Paesi come gli Stati Uniti stanno portando avanti con successo il programma di vaccinazione e questo fornisce una speranza in più ai produttori, una situazione che risulta confermata anche dai dati in arrivo dalle raffinerie che mostrano un tasso di elaborazione del greggio particolarmente elevato.  Positivi anche i dati in arrivo dalla Cina, in termini di domanda, che compensano il contesto poco incoraggiante che si presenta in Europa, dove nazioni come Italia, Germania e Francia estendono od impongono nuove restrizioni atte a contenere la recrudescenza del coronavirus.

Tra maggio e luglio la OPEC+ aumenterà la fornitura di petrolio in arrivo a mercato di oltre 2 milioni di barili giornalieri ripristinando così circa il 25% del greggio trattenuto dal mercato con i tagli alla produzione.

Con i prezzi del petrolio saldamente sopra i 60 dollari al barile, il gruppo ha subito pressioni per aprire i rubinetti ed anche altre materie prime sono aumentate vertiginosamente, lasciando le banche centrali dagli Stati Uniti alla Cina alle prese con il rischio di un'inflazione più elevata proprio mentre i loro governi stanno riversando trilioni di dollari in stimoli fiscali.

I principali consumatori, tra cui America e India, hanno chiesto all'OPEC+ di mantenere i prezzi sotto controllo. Il segretario americano per l'energia Jennifer Granholm ha telefonato alla sua controparte saudita alla vigilia della riunione del cartello per sottolineare l'importanza di un'energia a prezzi accessibili.
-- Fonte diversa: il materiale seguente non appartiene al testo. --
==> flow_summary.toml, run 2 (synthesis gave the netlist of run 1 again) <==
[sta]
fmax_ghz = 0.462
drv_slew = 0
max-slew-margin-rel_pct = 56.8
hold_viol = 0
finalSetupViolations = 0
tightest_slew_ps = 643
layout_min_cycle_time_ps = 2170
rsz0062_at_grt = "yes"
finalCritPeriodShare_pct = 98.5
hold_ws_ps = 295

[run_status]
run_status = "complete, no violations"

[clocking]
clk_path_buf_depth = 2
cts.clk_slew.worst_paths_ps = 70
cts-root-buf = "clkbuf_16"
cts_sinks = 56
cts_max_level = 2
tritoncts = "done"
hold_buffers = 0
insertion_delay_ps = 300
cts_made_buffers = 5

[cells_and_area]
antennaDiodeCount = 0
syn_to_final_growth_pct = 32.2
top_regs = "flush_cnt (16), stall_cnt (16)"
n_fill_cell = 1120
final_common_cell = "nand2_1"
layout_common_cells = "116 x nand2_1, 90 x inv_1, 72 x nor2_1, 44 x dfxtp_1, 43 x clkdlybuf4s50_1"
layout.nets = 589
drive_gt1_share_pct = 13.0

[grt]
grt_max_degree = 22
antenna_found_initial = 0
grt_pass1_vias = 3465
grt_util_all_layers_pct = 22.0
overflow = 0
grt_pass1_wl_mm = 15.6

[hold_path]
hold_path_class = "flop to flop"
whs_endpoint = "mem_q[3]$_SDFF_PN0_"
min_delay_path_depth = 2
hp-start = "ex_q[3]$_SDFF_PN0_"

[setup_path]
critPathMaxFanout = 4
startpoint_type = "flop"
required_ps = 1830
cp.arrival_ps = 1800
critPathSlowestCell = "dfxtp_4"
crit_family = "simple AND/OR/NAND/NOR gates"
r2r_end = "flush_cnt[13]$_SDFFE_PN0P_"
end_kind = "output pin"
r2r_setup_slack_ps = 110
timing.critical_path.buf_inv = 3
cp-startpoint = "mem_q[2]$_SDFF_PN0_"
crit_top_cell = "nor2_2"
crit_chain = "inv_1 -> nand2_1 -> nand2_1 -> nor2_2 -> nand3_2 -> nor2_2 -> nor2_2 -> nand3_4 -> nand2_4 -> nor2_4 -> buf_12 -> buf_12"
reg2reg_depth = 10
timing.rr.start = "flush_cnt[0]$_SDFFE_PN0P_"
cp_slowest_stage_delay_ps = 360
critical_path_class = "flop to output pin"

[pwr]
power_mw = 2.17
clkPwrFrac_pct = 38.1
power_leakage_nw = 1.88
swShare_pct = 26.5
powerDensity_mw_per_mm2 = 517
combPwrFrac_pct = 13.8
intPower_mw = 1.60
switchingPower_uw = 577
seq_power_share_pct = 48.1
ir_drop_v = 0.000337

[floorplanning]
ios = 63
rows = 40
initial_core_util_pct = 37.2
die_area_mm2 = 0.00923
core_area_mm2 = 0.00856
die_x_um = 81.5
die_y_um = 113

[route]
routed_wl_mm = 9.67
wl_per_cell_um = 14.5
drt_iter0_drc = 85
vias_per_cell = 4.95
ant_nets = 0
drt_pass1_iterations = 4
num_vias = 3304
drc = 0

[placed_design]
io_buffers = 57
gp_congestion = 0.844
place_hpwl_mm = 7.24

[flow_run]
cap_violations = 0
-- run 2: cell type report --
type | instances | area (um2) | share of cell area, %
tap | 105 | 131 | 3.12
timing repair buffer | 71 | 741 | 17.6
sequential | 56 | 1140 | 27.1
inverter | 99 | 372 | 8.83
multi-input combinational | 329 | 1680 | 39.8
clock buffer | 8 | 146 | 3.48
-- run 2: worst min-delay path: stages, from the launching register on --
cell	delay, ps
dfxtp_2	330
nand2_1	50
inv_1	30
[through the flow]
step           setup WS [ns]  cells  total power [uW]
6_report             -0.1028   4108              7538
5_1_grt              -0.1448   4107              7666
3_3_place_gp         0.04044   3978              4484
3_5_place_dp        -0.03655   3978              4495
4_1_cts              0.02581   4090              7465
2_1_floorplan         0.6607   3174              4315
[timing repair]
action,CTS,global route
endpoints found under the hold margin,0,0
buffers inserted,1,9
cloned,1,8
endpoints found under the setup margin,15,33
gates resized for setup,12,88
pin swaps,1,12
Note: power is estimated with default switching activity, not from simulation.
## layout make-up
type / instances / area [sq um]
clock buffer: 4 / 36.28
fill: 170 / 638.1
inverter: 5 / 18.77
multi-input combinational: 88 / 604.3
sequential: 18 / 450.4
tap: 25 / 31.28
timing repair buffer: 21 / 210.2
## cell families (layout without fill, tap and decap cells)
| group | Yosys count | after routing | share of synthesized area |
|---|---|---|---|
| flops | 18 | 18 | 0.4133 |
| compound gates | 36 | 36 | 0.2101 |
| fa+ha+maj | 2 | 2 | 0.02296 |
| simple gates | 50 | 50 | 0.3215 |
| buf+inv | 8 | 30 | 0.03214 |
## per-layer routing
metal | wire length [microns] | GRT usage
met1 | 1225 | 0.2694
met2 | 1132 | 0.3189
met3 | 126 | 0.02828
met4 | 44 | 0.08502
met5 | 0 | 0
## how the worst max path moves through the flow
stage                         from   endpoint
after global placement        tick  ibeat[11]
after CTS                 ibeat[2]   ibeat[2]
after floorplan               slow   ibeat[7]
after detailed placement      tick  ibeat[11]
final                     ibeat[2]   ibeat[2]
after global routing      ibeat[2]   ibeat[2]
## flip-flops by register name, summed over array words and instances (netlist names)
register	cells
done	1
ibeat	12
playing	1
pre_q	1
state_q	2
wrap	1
La coalizione di 23 nazioni aumenterà la produzione di 350.000 barili al giorno a maggio, aggiungerà di nuovo lo stesso volume a giugno e aumenterà di 450.000 barili al giorno a luglio, ha detto il principe Abdulaziz, ministro dell’energia saudita, ai giornalisti dopo l'incontro. Inoltre, l'Arabia Saudita annullerà il taglio volontario di 1 milione di barili al giorno, aggiungendo 250.000 barili al giorno a maggio, 350.000 a giugno e 400.000 a luglio, ha spiegato.

Il ministro saudita ha detto che l'OPEC+ sta ora "testando" il mercato e ha l'opportunità di invertire la rotta, se necessario, nella sua prossima riunione del 28 aprile.

L’Arabia Saudita, in quanto maggior esportatore di greggio al mondo, è in grado di osservare il mercato da un punto di vista unico, poiché la controllata statale Aramco riceve gli ordini di petrolio dai clienti con due mesi di anticipo, ragion per cui Riyadh prevede che nei mesi a venire ci sarà lo spazio per un ragionevole aumento della fornitura.

Negli ultimi due mesi, la Russia e il Kazakistan hanno aumentato la loro produzione mentre tutti gli altri nel gruppo hanno mantenuto la loro invariata o hanno tagliato ancora più in profondità. L'accordo di giovedì è stato anche uno sforzo per ridurre le tensioni interne che questa politica stava causando.